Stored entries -
⟨

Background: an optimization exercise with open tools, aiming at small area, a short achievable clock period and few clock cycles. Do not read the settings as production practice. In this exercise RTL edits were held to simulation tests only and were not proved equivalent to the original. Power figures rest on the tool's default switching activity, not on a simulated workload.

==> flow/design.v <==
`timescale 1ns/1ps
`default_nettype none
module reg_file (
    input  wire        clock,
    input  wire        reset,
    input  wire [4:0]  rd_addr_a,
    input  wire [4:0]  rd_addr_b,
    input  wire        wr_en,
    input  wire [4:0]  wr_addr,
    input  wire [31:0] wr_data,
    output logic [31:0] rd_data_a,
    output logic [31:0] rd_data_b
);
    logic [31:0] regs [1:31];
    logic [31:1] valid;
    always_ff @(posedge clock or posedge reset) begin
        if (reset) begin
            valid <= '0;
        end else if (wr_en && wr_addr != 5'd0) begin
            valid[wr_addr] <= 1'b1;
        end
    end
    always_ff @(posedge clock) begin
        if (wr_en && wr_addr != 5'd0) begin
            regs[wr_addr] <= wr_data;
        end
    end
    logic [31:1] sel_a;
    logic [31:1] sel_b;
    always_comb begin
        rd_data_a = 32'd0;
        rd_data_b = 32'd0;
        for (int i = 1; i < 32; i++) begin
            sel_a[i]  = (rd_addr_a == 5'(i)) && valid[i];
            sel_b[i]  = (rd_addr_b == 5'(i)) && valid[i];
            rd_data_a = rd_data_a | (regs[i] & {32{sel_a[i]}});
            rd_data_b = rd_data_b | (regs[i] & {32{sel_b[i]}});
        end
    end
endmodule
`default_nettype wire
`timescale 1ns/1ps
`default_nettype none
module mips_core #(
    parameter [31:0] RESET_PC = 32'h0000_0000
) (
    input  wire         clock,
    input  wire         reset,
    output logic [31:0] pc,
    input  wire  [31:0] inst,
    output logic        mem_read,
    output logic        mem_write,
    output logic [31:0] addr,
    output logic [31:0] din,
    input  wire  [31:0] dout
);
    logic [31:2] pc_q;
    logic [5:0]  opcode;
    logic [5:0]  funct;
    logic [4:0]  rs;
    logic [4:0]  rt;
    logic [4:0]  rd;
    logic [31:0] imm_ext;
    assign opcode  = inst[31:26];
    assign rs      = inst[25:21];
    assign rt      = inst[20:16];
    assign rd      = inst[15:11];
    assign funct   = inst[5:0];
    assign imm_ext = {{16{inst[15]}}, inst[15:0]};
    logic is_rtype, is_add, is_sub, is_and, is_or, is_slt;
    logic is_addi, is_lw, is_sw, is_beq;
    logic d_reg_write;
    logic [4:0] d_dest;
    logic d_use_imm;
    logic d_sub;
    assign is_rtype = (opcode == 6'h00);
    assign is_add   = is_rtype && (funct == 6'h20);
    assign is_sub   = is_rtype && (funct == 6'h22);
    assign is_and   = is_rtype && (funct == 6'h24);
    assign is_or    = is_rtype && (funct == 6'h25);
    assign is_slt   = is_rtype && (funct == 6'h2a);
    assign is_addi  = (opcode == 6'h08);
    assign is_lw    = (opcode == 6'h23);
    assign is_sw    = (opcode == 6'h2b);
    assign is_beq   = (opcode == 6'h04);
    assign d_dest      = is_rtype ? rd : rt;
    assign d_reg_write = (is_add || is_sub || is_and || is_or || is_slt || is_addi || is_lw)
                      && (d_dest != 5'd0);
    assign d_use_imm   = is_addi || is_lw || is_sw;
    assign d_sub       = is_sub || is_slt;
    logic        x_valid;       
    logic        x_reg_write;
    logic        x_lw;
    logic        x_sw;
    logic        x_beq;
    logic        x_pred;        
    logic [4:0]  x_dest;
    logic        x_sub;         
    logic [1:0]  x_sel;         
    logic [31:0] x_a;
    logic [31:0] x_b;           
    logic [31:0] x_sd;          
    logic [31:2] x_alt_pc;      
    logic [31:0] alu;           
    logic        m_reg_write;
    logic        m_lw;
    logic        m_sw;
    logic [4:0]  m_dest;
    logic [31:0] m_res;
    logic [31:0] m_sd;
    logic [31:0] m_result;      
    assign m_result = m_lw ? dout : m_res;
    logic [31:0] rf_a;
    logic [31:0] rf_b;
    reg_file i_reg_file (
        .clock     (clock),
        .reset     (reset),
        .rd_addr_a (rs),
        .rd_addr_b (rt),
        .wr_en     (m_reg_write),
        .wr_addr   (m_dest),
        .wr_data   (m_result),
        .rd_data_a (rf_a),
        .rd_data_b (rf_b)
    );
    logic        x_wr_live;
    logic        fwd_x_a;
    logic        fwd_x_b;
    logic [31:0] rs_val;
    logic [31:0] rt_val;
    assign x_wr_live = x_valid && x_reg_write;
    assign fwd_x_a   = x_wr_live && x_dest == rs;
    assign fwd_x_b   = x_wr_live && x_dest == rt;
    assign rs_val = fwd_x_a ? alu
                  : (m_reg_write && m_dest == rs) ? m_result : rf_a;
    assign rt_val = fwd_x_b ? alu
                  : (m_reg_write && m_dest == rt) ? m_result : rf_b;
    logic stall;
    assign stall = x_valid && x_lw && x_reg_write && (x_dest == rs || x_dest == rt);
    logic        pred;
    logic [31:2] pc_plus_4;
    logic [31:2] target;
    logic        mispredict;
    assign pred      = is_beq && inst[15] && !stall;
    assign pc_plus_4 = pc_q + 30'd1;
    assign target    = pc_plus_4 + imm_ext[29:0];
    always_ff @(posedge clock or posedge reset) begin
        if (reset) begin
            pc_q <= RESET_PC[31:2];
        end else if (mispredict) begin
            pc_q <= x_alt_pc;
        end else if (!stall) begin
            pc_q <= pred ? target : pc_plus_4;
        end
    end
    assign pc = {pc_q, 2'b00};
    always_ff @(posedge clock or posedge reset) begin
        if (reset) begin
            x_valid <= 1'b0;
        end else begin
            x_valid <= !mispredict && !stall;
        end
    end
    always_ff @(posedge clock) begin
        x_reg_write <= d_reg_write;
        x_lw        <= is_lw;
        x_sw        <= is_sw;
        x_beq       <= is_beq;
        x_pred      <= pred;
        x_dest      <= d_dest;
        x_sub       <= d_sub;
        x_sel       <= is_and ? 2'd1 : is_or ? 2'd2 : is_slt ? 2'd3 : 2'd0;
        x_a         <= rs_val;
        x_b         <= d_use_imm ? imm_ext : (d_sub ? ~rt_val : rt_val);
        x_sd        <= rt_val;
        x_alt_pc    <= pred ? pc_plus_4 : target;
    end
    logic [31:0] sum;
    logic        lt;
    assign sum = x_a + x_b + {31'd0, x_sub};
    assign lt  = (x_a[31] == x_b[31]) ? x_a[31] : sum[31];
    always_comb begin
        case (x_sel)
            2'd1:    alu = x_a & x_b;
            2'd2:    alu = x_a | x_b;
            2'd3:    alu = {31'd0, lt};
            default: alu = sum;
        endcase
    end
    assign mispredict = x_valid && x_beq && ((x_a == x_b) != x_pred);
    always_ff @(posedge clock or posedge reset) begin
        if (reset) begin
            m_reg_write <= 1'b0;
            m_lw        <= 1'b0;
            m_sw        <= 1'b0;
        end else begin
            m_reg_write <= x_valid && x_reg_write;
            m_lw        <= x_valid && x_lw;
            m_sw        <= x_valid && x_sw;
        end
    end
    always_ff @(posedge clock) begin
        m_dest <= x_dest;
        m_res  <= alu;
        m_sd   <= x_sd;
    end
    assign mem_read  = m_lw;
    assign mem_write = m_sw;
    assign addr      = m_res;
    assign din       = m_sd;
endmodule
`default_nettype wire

⟩

What to produce - All lines above are to be transcribed exactly.

Result of the task -
Background: an optimization exercise with open tools, aiming at small area, a short achievable clock period and few clock cycles. Do not read the settings as production practice. In this exercise RTL edits were held to simulation tests only and were not proved equivalent to the original. Power figures rest on the tool's default switching activity, not on a simulated workload.

==> flow/design.v <==
`timescale 1ns/1ps
`default_nettype none
module reg_file (
    input  wire        clock,
    input  wire        reset,
    input  wire [4:0]  rd_addr_a,
    input  wire [4:0]  rd_addr_b,
    input  wire        wr_en,
    input  wire [4:0]  wr_addr,
    input  wire [31:0] wr_data,
    output logic [31:0] rd_data_a,
    output logic [31:0] rd_data_b
);
    logic [31:0] regs [1:31];
    logic [31:1] valid;
    always_ff @(posedge clock or posedge reset) begin
        if (reset) begin
            valid <= '0;
        end else if (wr_en && wr_addr != 5'd0) begin
            valid[wr_addr] <= 1'b1;
        end
    end
    always_ff @(posedge clock) begin
        if (wr_en && wr_addr != 5'd0) begin
            regs[wr_addr] <= wr_data;
        end
    end
    logic [31:1] sel_a;
    logic [31:1] sel_b;
    always_comb begin
        rd_data_a = 32'd0;
        rd_data_b = 32'd0;
        for (int i = 1; i < 32; i++) begin
            sel_a[i]  = (rd_addr_a == 5'(i)) && valid[i];
            sel_b[i]  = (rd_addr_b == 5'(i)) && valid[i];
            rd_data_a = rd_data_a | (regs[i] & {32{sel_a[i]}});
            rd_data_b = rd_data_b | (regs[i] & {32{sel_b[i]}});
        end
    end
endmodule
`default_nettype wire
`timescale 1ns/1ps
`default_nettype none
module mips_core #(
    parameter [31:0] RESET_PC = 32'h0000_0000
) (
    input  wire         clock,
    input  wire         reset,
    output logic [31:0] pc,
    input  wire  [31:0] inst,
    output logic        mem_read,
    output logic        mem_write,
    output logic [31:0] addr,
    output logic [31:0] din,
    input  wire  [31:0] dout
);
    logic [31:2] pc_q;
    logic [5:0]  opcode;
    logic [5:0]  funct;
    logic [4:0]  rs;
    logic [4:0]  rt;
    logic [4:0]  rd;
    logic [31:0] imm_ext;
    assign opcode  = inst[31:26];
    assign rs      = inst[25:21];
    assign rt      = inst[20:16];
    assign rd      = inst[15:11];
    assign funct   = inst[5:0];
    assign imm_ext = {{16{inst[15]}}, inst[15:0]};
    logic is_rtype, is_add, is_sub, is_and, is_or, is_slt;
    logic is_addi, is_lw, is_sw, is_beq;
    logic d_reg_write;
    logic [4:0] d_dest;
    logic d_use_imm;
    logic d_sub;
    assign is_rtype = (opcode == 6'h00);
    assign is_add   = is_rtype && (funct == 6'h20);
    assign is_sub   = is_rtype && (funct == 6'h22);
    assign is_and   = is_rtype && (funct == 6'h24);
    assign is_or    = is_rtype && (funct == 6'h25);
    assign is_slt   = is_rtype && (funct == 6'h2a);
    assign is_addi  = (opcode == 6'h08);
    assign is_lw    = (opcode == 6'h23);
    assign is_sw    = (opcode == 6'h2b);
    assign is_beq   = (opcode == 6'h04);
    assign d_dest      = is_rtype ? rd : rt;
    assign d_reg_write = (is_add || is_sub || is_and || is_or || is_slt || is_addi || is_lw)
                      && (d_dest != 5'd0);
    assign d_use_imm   = is_addi || is_lw || is_sw;
    assign d_sub       = is_sub || is_slt;
    logic        x_valid;       
    logic        x_reg_write;
    logic        x_lw;
    logic        x_sw;
    logic        x_beq;
    logic        x_pred;        
    logic [4:0]  x_dest;
    logic        x_sub;         
    logic [1:0]  x_sel;         
    logic [31:0] x_a;
    logic [31:0] x_b;           
    logic [31:0] x_sd;          
    logic [31:2] x_alt_pc;      
    logic [31:0] alu;           
    logic        m_reg_write;
    logic        m_lw;
    logic        m_sw;
    logic [4:0]  m_dest;
    logic [31:0] m_res;
    logic [31:0] m_sd;
    logic [31:0] m_result;      
    assign m_result = m_lw ? dout : m_res;
    logic [31:0] rf_a;
    logic [31:0] rf_b;
    reg_file i_reg_file (
        .clock     (clock),
        .reset     (reset),
        .rd_addr_a (rs),
        .rd_addr_b (rt),
        .wr_en     (m_reg_write),
        .wr_addr   (m_dest),
        .wr_data   (m_result),
        .rd_data_a (rf_a),
        .rd_data_b (rf_b)
    );
    logic        x_wr_live;
    logic        fwd_x_a;
    logic        fwd_x_b;
    logic [31:0] rs_val;
    logic [31:0] rt_val;
    assign x_wr_live = x_valid && x_reg_write;
    assign fwd_x_a   = x_wr_live && x_dest == rs;
    assign fwd_x_b   = x_wr_live && x_dest == rt;
    assign rs_val = fwd_x_a ? alu
                  : (m_reg_write && m_dest == rs) ? m_result : rf_a;
    assign rt_val = fwd_x_b ? alu
                  : (m_reg_write && m_dest == rt) ? m_result : rf_b;
    logic stall;
    assign stall = x_valid && x_lw && x_reg_write && (x_dest == rs || x_dest == rt);
    logic        pred;
    logic [31:2] pc_plus_4;
    logic [31:2] target;
    logic        mispredict;
    assign pred      = is_beq && inst[15] && !stall;
    assign pc_plus_4 = pc_q + 30'd1;
    assign target    = pc_plus_4 + imm_ext[29:0];
    always_ff @(posedge clock or posedge reset) begin
        if (reset) begin
            pc_q <= RESET_PC[31:2];
        end else if (mispredict) begin
            pc_q <= x_alt_pc;
        end else if (!stall) begin
            pc_q <= pred ? target : pc_plus_4;
        end
    end
    assign pc = {pc_q, 2'b00};
    always_ff @(posedge clock or posedge reset) begin
        if (reset) begin
            x_valid <= 1'b0;
        end else begin
            x_valid <= !mispredict && !stall;
        end
    end
    always_ff @(posedge clock) begin
        x_reg_write <= d_reg_write;
        x_lw        <= is_lw;
        x_sw        <= is_sw;
        x_beq       <= is_beq;
        x_pred      <= pred;
        x_dest      <= d_dest;
        x_sub       <= d_sub;
        x_sel       <= is_and ? 2'd1 : is_or ? 2'd2 : is_slt ? 2'd3 : 2'd0;
        x_a         <= rs_val;
        x_b         <= d_use_imm ? imm_ext : (d_sub ? ~rt_val : rt_val);
        x_sd        <= rt_val;
        x_alt_pc    <= pred ? pc_plus_4 : target;
    end
    logic [31:0] sum;
    logic        lt;
    assign sum = x_a + x_b + {31'd0, x_sub};
    assign lt  = (x_a[31] == x_b[31]) ? x_a[31] : sum[31];
    always_comb begin
        case (x_sel)
            2'd1:    alu = x_a & x_b;
            2'd2:    alu = x_a | x_b;
            2'd3:    alu = {31'd0, lt};
            default: alu = sum;
        endcase
    end
    assign mispredict = x_valid && x_beq && ((x_a == x_b) != x_pred);
    always_ff @(posedge clock or posedge reset) begin
        if (reset) begin
            m_reg_write <= 1'b0;
            m_lw        <= 1'b0;
            m_sw        <= 1'b0;
        end else begin
            m_reg_write <= x_valid && x_reg_write;
            m_lw        <= x_valid && x_lw;
            m_sw        <= x_valid && x_sw;
        end
    end
    always_ff @(posedge clock) begin
        m_dest <= x_dest;
        m_res  <= alu;
        m_sd   <= x_sd;
    end
    assign mem_read  = m_lw;
    assign mem_write = m_sw;
    assign addr      = m_res;
    assign din       = m_sd;
endmodule
`default_nettype wire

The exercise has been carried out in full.